__Your assignment__
Check each line of the material below, and copy it if it holds the string "constraint".

__Dataset extract__
**src/rtl/adder_128b_registered_if.sv**
```systemverilog
// rtl/adder_128b_registered_if.sv - operand/result bundle for the registered wide adder
//
// Signals:
//   in0, in1 : WIDTH-bit unsigned operands (driven by master)
//   out0     : WIDTH-bit registered sum (driven by slave)
//   out1     : registered carry-out, sum bit WIDTH (driven by slave)
// Modports:
//   master : drives operands, observes result
//   slave  : observes operands, drives result
interface adder_128b_registered_if #(
    parameter int WIDTH = 128
);
    logic [WIDTH-1:0] in0;
    logic [WIDTH-1:0] in1;
    logic [WIDTH-1:0] out0;
    logic             out1;

    modport master (
        output in0,
        output in1,
        input  out0,
        input  out1
    );

    modport slave (
        input  in0,
        input  in1,
        output out0,
        output out1
    );
endinterface

```
**src/rtl/adder_128b_registered.sv**
```systemverilog
// rtl/adder_128b_registered.sv - registered WIDTH-bit unsigned carry-select adder with carry-out
//
// Ports:
//   clk : system clock, all state updates on rising edge
//   rst : asynchronous active-high reset, clears the result register
//   bus : adder_128b_registered_if.slave
//         in0/in1 operands in, out0 = registered sum[WIDTH-1:0], out1 = registered sum[WIDTH]
// Result {out1,out0} = in0 + in1 appears one rising edge after the operands are presented.
// WIDTH must be a multiple of SEG, and SEG a multiple of 4 (lookahead group size).
module adder_128b_registered #(
    parameter int WIDTH = 128,
    parameter int SEG   = 32
) (
    input  logic                        clk,
    input  logic                        rst,
    adder_128b_registered_if.slave      bus
);

    localparam int NSEG = WIDTH / SEG;

    // One SEG-bit segment built from 4-bit carry-lookahead groups chained
    // group to group. Returns {carry_out, sum}.
    function automatic logic [SEG:0] cla_add(
        input logic [SEG-1:0] a,
        input logic [SEG-1:0] b,
        input logic           cin
    );
        logic [SEG-1:0] g;
        logic [SEG-1:0] p;
        logic [SEG-1:0] s;
        logic [SEG:0]   c;
        logic           grp_g;
        logic           grp_p;
        g    = a & b;
        p    = a ^ b;
        c    = '0;
        c[0] = cin;
        for (int i = 0; i < SEG; i += 4) begin
            c[i+1] = g[i] | (p[i] & c[i]);
            c[i+2] = g[i+1] | (p[i+1] & g[i]) | (p[i+1] & p[i] & c[i]);
            c[i+3] = g[i+2] | (p[i+2] & g[i+1]) | (p[i+2] & p[i+1] & g[i])
                   | (p[i+2] & p[i+1] & p[i] & c[i]);
            // Group generate/propagate give the group carry-out directly
            // from the group carry-in rather than through c[i+3].
            grp_g  = g[i+3] | (p[i+3] & g[i+2]) | (p[i+3] & p[i+2] & g[i+1])
                   | (p[i+3] & p[i+2] & p[i+1] & g[i]);
            grp_p  = p[i+3] & p[i+2] & p[i+1] & p[i];
            c[i+4] = grp_g | (grp_p & c[i]);
        end
        s = p ^ c[SEG-1:0];
        return {c[SEG], s};
    endfunction

    logic [WIDTH-1:0] sum_d;
    logic             cout_d;
    logic [WIDTH-1:0] sum_q;
    logic             cout_q;

    // Carry-select datapath: segment 0 is a plain add; every higher segment
    // computes both carry-in cases in parallel and the lower segment's
    // carry picks one, so only the mux chain is serial across segments.
    always_comb begin
        logic           carry;
        logic [SEG:0]   res0;
        logic [SEG:0]   res1;
        carry  = 1'b0;
        res0   = '0;
        res1   = '0;
        sum_d  = '0;
        {carry, sum_d[SEG-1:0]} = {1'b0, bus.in0[SEG-1:0]} + {1'b0, bus.in1[SEG-1:0]};
        for (int s = 1; s < NSEG; s++) begin
            res0 = cla_add(bus.in0[s*SEG +: SEG], bus.in1[s*SEG +: SEG], 1'b0);
            res1 = cla_add(bus.in0[s*SEG +: SEG], bus.in1[s*SEG +: SEG], 1'b1);
            {carry, sum_d[s*SEG +: SEG]} = carry ? res1 : res0;
        end
        cout_d = carry;
    end

    always_ff @(posedge clk or posedge rst) begin
        if (rst) begin
            sum_q  <= '0;
            cout_q <= 1'b0;
        end else begin
            sum_q  <= sum_d;
            cout_q <= cout_d;
        end
    end

    assign bus.out0 = sum_q;
    assign bus.out1 = cout_q;

endmodule

```
**src/flat_wrapper.sv**
```systemverilog
// flat-port wrapper written by rule: the top's interface ports become plain ports
module adder_128b_registered_flat 
#(
    parameter int WIDTH = 128,
    parameter int SEG   = 32
)
  (clk, rst, bus_in0, bus_in1, bus_out0, bus_out1);
  adder_128b_registered_if #(.WIDTH(WIDTH)) bus_i ();
  input  logic clk;
  input  logic rst;
  input wire logic [$bits(bus_i.in0)-1:0] bus_in0;
  input wire logic [$bits(bus_i.in1)-1:0] bus_in1;
  output wire logic [$bits(bus_i.out0)-1:0] bus_out0;
  output wire logic [$bits(bus_i.out1)-1:0] bus_out1;
  assign bus_i.in0 = bus_in0;
  assign bus_i.in1 = bus_in1;
  assign bus_out0 = bus_i.out0;
  assign bus_out1 = bus_i.out1;
  adder_128b_registered #(.WIDTH(WIDTH), .SEG(SEG)) u_core (.clk(clk), .rst(rst), .bus(bus_i));
endmodule
```
**config.mk**
```make
export PLATFORM = sky130hd
export DESIGN_NAME = adder_128b_registered_flat
export DESIGN_NICKNAME = d
export VERILOG_FILES = /design/src/rtl/adder_128b_registered_if.sv /design/src/rtl/adder_128b_registered.sv /design/src/flat_wrapper.sv
export SDC_FILE = /design/constraint.sdc
export NUM_CORES = 1
export LEC_CHECK = 0
export ABC_AREA = 1
export CAP_MARGIN = 30
export CORE_UTILIZATION = 40
export CTS_CLUSTER_SIZE = 40
export DETAILED_ROUTE_END_ITERATION = 8
export PLACE_DENSITY = 0.88
export SETUP_SLACK_MARGIN = 0.4
export SYNTH_ARGS = -nofsm -noshare
export SYNTH_HDL_FRONTEND = slang
export SYNTH_SLANG_ARGS = --single-unit
```
**constraint.sdc**
```tcl
create_clock -name clk -period 3.83 [get_ports clk]
set_clock_uncertainty 0.2 [all_clocks]
set_input_delay 0.383 -clock clk [delete_from_list [all_inputs] [get_ports clk]]
set_output_delay 0.383 -clock clk [all_outputs]
set_load 0.02 [all_outputs]
```
==> metrics.md, run 1 <==
| Metric | Value |
|---|---|
| Outcome | `finished, final reports clean` |
| Flop pwr share | `28.2%` |
| EDFF count, synth | `0` |
| CTS max path bufs | `2` |
| Worst EP required | `3.96 ns` |
| Hold Path Class | `input pin to register` |
| Antenna Nets Post-Route | `0` |
| Actual slew at the worst max-slew pin | `roughly 0.76 ns` |
| Share of layout cells above drive strength 1 | `roughly 18%` |
| CTS hold repair buffers | `0` |
| Part of the power in the clock network | `28.2%` |
| Drt drc | `0` |
| Num ports | `387` |
| # Max-Cap Violations | `0` |
| Core Rows | `55` |
| Clock sinks | `roughly 130` |
| Initial Util | `40.8%` |
| DR iter-0 viols | `297` |
| Die Wd | `154 µm` |
| Syn nets | `1472` |
| # port buffers | `386` |
| Vias in the first global route | `10000` |
| Setup crit start kind | `input pin` |
| Die ar. | `~0.024 mm²` |
| Average size of a mapped cell | `~8.7 µm²` |
| Mapped Cells | `1061` |
| Synth async-reset ratio | `100%` |
| Pwr/cell area | `394 mW/mm²` |
| Switch share | `34.4%` |
| Fmax | `between 200 and 300 MHz` |
| Worst Setup End Kind | `register` |
| RD Place Congestion | `between 0.8 and 0.9` |
| Slew Limit Fails | `0` |
| Worst-path clk slew | `0.06 ns` |
| VDD IR max | `276 µV` |
| Post-synthesis sequential area ratio | `a little over a third` |
| P_leak | `7.82 nW` |
| Dpl hpwl | `24.5 mm` |
| Final hold vios | `0` |
| All-Layer GR Usage | `25.9%` |
| RSZ-0062 raised after global routing | `true` |
| NetSw | `0.00214 W` |
| Minimum clock period | `about 3.4 ns` |
| First-pass GRT wire length | `48.4 mm` |
| Number of synthesis warnings | `0` |
| Fin crit share | `89.0%` |
| Final Power | `~0.0062 W` |
| Internal power | `between 0.004 and 0.005 W` |
| Gate power share | `43.6%` |
| Initial antenna violation count | `1` |
| H-tree depth | `4` |
| Vias/cell | `5.07` |
| Total core area | `0.0227 mm²` |
| Post-synthesis sequential element count | `129` |
| Die height | `154 µm` |
| DR vias | `approximately 9600` |
| Synth unique cells | `41` |
| Clock Tree Root | `clkbuf_16` |
| Kind of critical path | `input pin to register` |
| DR pass1 iterations | `5` |
| CTS tree | `yes` |
| Total wire length | `32.2 mm` |
| Area Growth Syn to Fin | `69.9%` |
| Overflow after GRT | `0` |
| Most used DFF post-synth | `dfrtp_1` |
| Hold_ws | `0.180 ns` |
| Routed WL per cell | `around 17 µm` |
| Final Setup Violations | `0` |
| Pin count of the biggest net entering global routing | `130` |
| Inserted Clock Buffers | `17` |
| Cell area after synthesis | `just over 0.009 mm²` |
| WP data arrival | `3.54 ns` |
| Slew margin rel. | `49.3%` |
| CP Max Fanout | `2` |
| Post-layout nets | `2005` |
routing by layer:
layer,GRT usage (%),routed length [µm],vias up,share of wire [%]
li1,-,-,4571,-
met1,26.9,11300,4523,35
met2,49.2,17300,403,54
met3,5.49,2030,107,6.3
met4,12.7,1660,0,5.2
met5,0,0,-,0
cell usage in the layout, fill, tap and decap left out, drive strengths merged, types with 3 or more instances in the layout:
| cell type | instances |
|---|---|
| and2 | 3 |
| xor2 | 67 |
| nand4 | 9 |
| fa | 22 |
| inv | 118 |
| a21oi | 83 |
| o211ai | 3 |
| o21bai | 12 |
| dlymetal6s2s | 30 |
| dlygate4sd2 | 6 |
| ha | 131 |
| a21o | 12 |
| a31oi | 5 |
| clkinvlp | 4 |
| xnor2 | 15 |
| clkbuf | 21 |
| nand3 | 70 |
| buf | 130 |
| nand2 | 263 |
| o21ai | 29 |
| nor2 | 72 |
| bufinv | 3 |
| clkdlybuf4s50 | 350 |
| a21boi | 4 |
| dfrtp | 129 |
logic make-up after synthesis:
| group | share of synthesized area [%] |
|---|---|
| and+or+nand+nor | 20.1 |
| xor gates and xnor gates | 7.75 |
| AOI/OAI and AO/OA | 9.89 |
| buffers and inverters | 5.04 |
| DFF | 34.8 |
| adders and majority gates | 22.4 |
state kept, by name, indices dropped and copies added, names as in the netlist:
name,flops
u_core.bus.out1,1
u_core.bus.out0,128
area by class of cell:
class / instances / area [µm²]
clock buffer: 21 / 480
clock inverter: 11 / 149
fill: 1617 / 6960
tap: 285 / 357
multi-input combinational: 814 / 6150
sequential: 129 / 3230
inverter: 116 / 439
timing repair buffer: 516 / 4940
antenna: 1 / 2.50
power groups by stage:
stage | clock (W) | sequential (W) | combinational (W)
after floorplan | 0 | 0.00216 | 0.000837
after global placement | 0 | 0.00177 | 0.00246
after detailed placement | 0 | 0.00177 | 0.00254
after CTS | 0.00178 | 0.00175 | 0.00260
after global routing | 0.00184 | 0.00178 | 0.00289
final | 0.00175 | 0.00175 | 0.00271
Yosys cell counts (all sizes together), types with 3 or more instances:
cell type / n / area [µm²]
nor2: 72 / 270
a31oi: 5 / 31.3
nand3: 70 / 413
a21boi: 4 / 30.0
xnor2: 15 / 131
and2: 3 / 18.8
ha: 131 / 1640
o21ai: 29 / 160
fa: 22 / 440
o211ai: 3 / 22.5
a21o: 12 / 90.1
inv: 116 / 435
xor2: 67 / 587
o21bai: 12 / 90.1
dfrtp: 129 / 3230
a21oi: 83 / 434
nand2: 263 / 1060
nand4: 9 / 56.3
final timing paths:
path,start,to,slack (ns),cells past startpoint
hold / removal,bus_in1[0],u_core.bus.out0[0],0.18,2
min in group asynchronous,rst,u_core.bus.out0[35],0.29,3
setup / recovery,bus_in1[40],u_core.bus.out0[47],0.42,22
max in group asynchronous,rst,u_core.bus.out0[66],2.53,3
per-stage QoR:
stage               worst slack (ns)  instance area, µm²  instances  util [%]  setup TNS [ns]
finish                         0.420               15800       1893      69.4               0
global route                   0.286               15800       1893      69.4               0
CTS                            0.400               15200       1883      66.9               0
detailed placement            -0.365               14200       1824      62.7           -8.40
global placement              -0.239               14200       1824      62.7           -3.53
floorplan                      0.382                9310       1061         -               0
worst max-delay path, cell delays in order:
cell	delay, ns
clkdlybuf4s50_1	0.47
ha_1	0.36
nand3_2	0.12
inv_1	0.11
nand2_2	0.08
buf_4	0.14
buf_4	0.13
buf_4	0.13
buf_4	0.13
buf_4	0.12
buf_4	0.12
buf_4	0.14
buf_4	0.13
buf_4	0.12
buf_4	0.12
buf_4	0.12
nand3_1	0.13
nand3_1	0.11
nand2_2	0.09
nand2_1	0.06
nand2_1	0.08
xor2_1	0.17
what timing repair did:
item                                    in CTS  in global routing
pin swaps                                   17                 39
endpoints found under the setup margin      40                 67
hold endpoints to repair                     0                  0
gates resized for setup                     36                109
buffers inserted                            27                  9
Note: power is estimated with default switching activity, not from simulation.
==> run 2, diff against run 1 <==
--- a/config.mk
+++ b/config.mk
@@ -12,6 +12,7 @@
 export DETAILED_ROUTE_END_ITERATION = 8
 export PLACE_DENSITY = 0.88
 export SETUP_SLACK_MARGIN = 0.4
+export SLEW_MARGIN = 20
 export SYNTH_ARGS = -nofsm -noshare
 export SYNTH_HDL_FRONTEND = slang
 export SYNTH_SLANG_ARGS = --single-unit
==> results of run 2 <==
Same layout as run 1: the final DEF is identical, and so are final timing and power.
==> run 3, diff against run 2 <==
==> constraint.sdc (replaced) <==
create_clock -name clk -period 2.8 [get_ports clk]
set_clock_uncertainty 0.2 [all_clocks]
set_input_delay 0.28 -clock clk [delete_from_list [all_inputs] [get_ports clk]]
set_output_delay 0.28 -clock clk [all_outputs]
set_load 0.02 [all_outputs]
==> metrics.md, run 3 (same netlist as run 1, synthesis figures left out) <==
| Metric | Value |
|---|---|
| Outcome | `complete, but fails checks` |
| Failing checks | `negative setup slack` |
| Part of the power in the clock network | `25.2% (-3.0 points)` |
| Dpl cell area | `0.0156 mm² (+9.4%)` |
| WP data arrival | `3.56 ns (+0.02 ns)` |
| Overflow after GRT | `0 (unchanged)` |
| Num ports | `387 (unchanged)` |
| CP Max Fanout | `4 (+2)` |
| # port buffers | `386 (unchanged)` |
| Final Setup Violations | `83 (+83)` |
| DP Worst Slack | `-1.22 ns (-0.851 ns)` |
| Non-filler cells in the finished layout | `2164 (+14%)` |
| Antenna Nets Post-Route | `0 (unchanged)` |
| Setup TNS | `-21.16 ns (-21.16 ns)` |
| Drt drc | `0 (unchanged)` |
| # Max-Cap Violations | `0 (unchanged)` |
| Worst Setup End Kind | `register` |
| CTS tree | `yes` |
| Gate power share | `51.0% (+7.4 points)` |
| Fin crit share | `122%` |
| Flop pwr share | `23.8% (-4.4 points)` |
| Register area | `0.00323 mm² (unchanged)` |
| Post-layout nets | `2270 (+13%)` |
| Switch share | `37.8% (+3.4 points)` |
| Slew Limit Fails | `0 (unchanged)` |
| Internal power | `0.00640 W (+57%)` |
| Clock sinks | `129 (unchanged)` |
| Share of layout cells above drive strength 1 | `47.9% (+30 points)` |
| Total core area | `0.0227 mm² (unchanged)` |
| NetSw | `0.00390 W (+82%)` |
| DR vias | `12600 (+31%)` |
| Routed WL per cell | `25.9 µm (+52%)` |
| Dpl hpwl | `27.1 mm (+11%)` |
| Final hold vios | `0 (unchanged)` |
| All-Layer GR Usage | `35.9% (+10 points)` |
| Inserted Clock Buffers | `17 (unchanged)` |
| Worst-path clk slew | `0.06 ns (about the same)` |
| Slew margin rel. | `15.6% (-34 points)` |
| Hold Path Class | `input pin to register` |
| Post-route worst setup slack | `-0.621 ns (-1.04 ns)` |
| Worst EP required | `2.94 ns (-1.02 ns)` |
| Area Growth Syn to Fin | `113%` |
| VDD IR max | `341 µV (+24%)` |
| DR pass1 iterations | `5 (unchanged)` |
| Design area | `0.0197 mm² (+25%)` |
| Clock Tree Root | `clkbuf_16` |
| RSZ-0062 raised after global routing | `true` |
| Most common cell after layout, fill and taps aside | `buf_4` |
| Pin count of the biggest net entering global routing | `130 (unchanged)` |
| Minimum clock period | `3.42 ns` |
| Hold_ws | `0.0472 ns (-0.133 ns)` |
| P_leak | `9.45 nW (+21%)` |
| Die Wd | `154 µm (unchanged)` |
| Commonest non-fill, non-tap cells in the layout | `324 x buf_4, 236 x clkdlybuf4s50_1, 145 x nand2_1` |
| Die height | `154 µm (unchanged)` |
| Initial antenna violation count | `10 (+9)` |
| Initial Util | `40.8% (unchanged)` |
| Cells after DPL | `1986 (+8.9%)` |
| Total wire length | `56.0 mm (+74%)` |
| Fmax | `292 MHz` |
| Setup crit start kind | `input pin` |
| RD Place Congestion | `0.937 (+4.4%)` |
| H-tree depth | `4 (unchanged)` |
| Vias in the first global route | `12600 (+25%)` |
| Die ar. | `0.0238 mm² (unchanged)` |
| CTS max path bufs | `2 (unchanged)` |
| Vias/cell | `5.82 (+15%)` |
| Actual slew at the worst max-slew pin | `1.25 ns (+0.492 ns)` |
| Max reg flops | `128 (unchanged)` |
| Core Rows | `55 (unchanged)` |
| DR iter-0 viols | `973 (+230%)` |
| Pwr/cell area | `522 mW/mm² (+32%)` |
| Multi-input logic area | `0.00812 mm² (+32%)` |
| Kind of critical path | `input pin to register` |
| FILL cells | `932 (-42%)` |
| First-pass GRT wire length | `65.4 mm (+35%)` |
==> run 3: timing repair <==
item | in CTS | in global routing
setup endpoints to repair | 115 | 107
hold endpoints to repair | 1 | 0
resized for setup | 550 | 341
setup buffers | 87 | 51
hold buffers | 1 | 0
pin swaps | 183 | 180
gates cloned | 0 | 0
==> run 3: layout make-up <==
type	count	share of cell area (%)
diodes	7	0.0888
clock buffers	20	2.26
clock inverters	12	1.04
inverters	116	2.35
multi-input cells	814	41.2
flip-flops and latches	129	16.4
well taps	285	1.81
repair buffers	781	34.9
==> run 3: layer usage <==
metal / GRT usage, % / part of all wire [%] / vias to the layer above / wire length, µm
met2: 67.2 / 47 / 1081 / 26500
met3: 8.66 / 11 / 490 / 6280
li1: - / - / 5097 / -
met1: 33.5 / 30 / 5924 / 17000
met4: 28.3 / 11 / 6 / 6090
met5: 0 / 0.19 / - / 104
==> run 3: path summary, 6_finish.rpt <==
| check | slack [ns] | depth (start not counted) | startpoint | end |
|---|---|---|---|---|
| worst min-delay path | 0.05 | 2 | bus_in0[68] | u_core.bus.out0[68] |
| max in group asynchronous | 1.49 | 3 | rst | u_core.bus.out0[100] |
| min in group asynchronous | 0.27 | 3 | rst | u_core.bus.out0[24] |
| worst max-delay path | -0.62 | 13 | bus_in1[12] | u_core.bus.out0[31] |
==> run 3: through the flow <==
step / power (W) / util, %
global route: 0.0106 / 86.8
CTS: 0.00920 / 79.7
detailed placement: 0.00623 / 68.6
global placement: 0.00609 / 68.6
floorplan: 0.00412 / -
finish: 0.0103 / 86.9
==> run 3: worst max-delay path, cell delays in order <==
cell and delay (ns):
dlygate4sd2_1 0.27, ha_4 0.29, buf_4 0.10, buf_4 0.13, a21oi_1 0.10, o21ai_0 0.98
nand2_1 0.46, nand2_1 0.27, a221oi_1 0.12, nand2_2 0.18, nand2_2 0.13, nand2_2 0.09
xor2_1 0.14
==> run 3: power groups by stage <==
stage / Sequential [W] / Clock (W) / Combinational (W)
global route: 0.00246 / 0.00266 / 0.00547
floorplan: 0.00295 / 0 / 0.00117
detailed placement: 0.00243 / 0 / 0.00380
CTS: 0.00240 / 0.00255 / 0.00425
finish: 0.00245 / 0.00260 / 0.00525
global placement: 0.00242 / 0 / 0.00366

__Written solution__
export SDC_FILE = /design/constraint.sdc
**constraint.sdc**
==> constraint.sdc (replaced) <==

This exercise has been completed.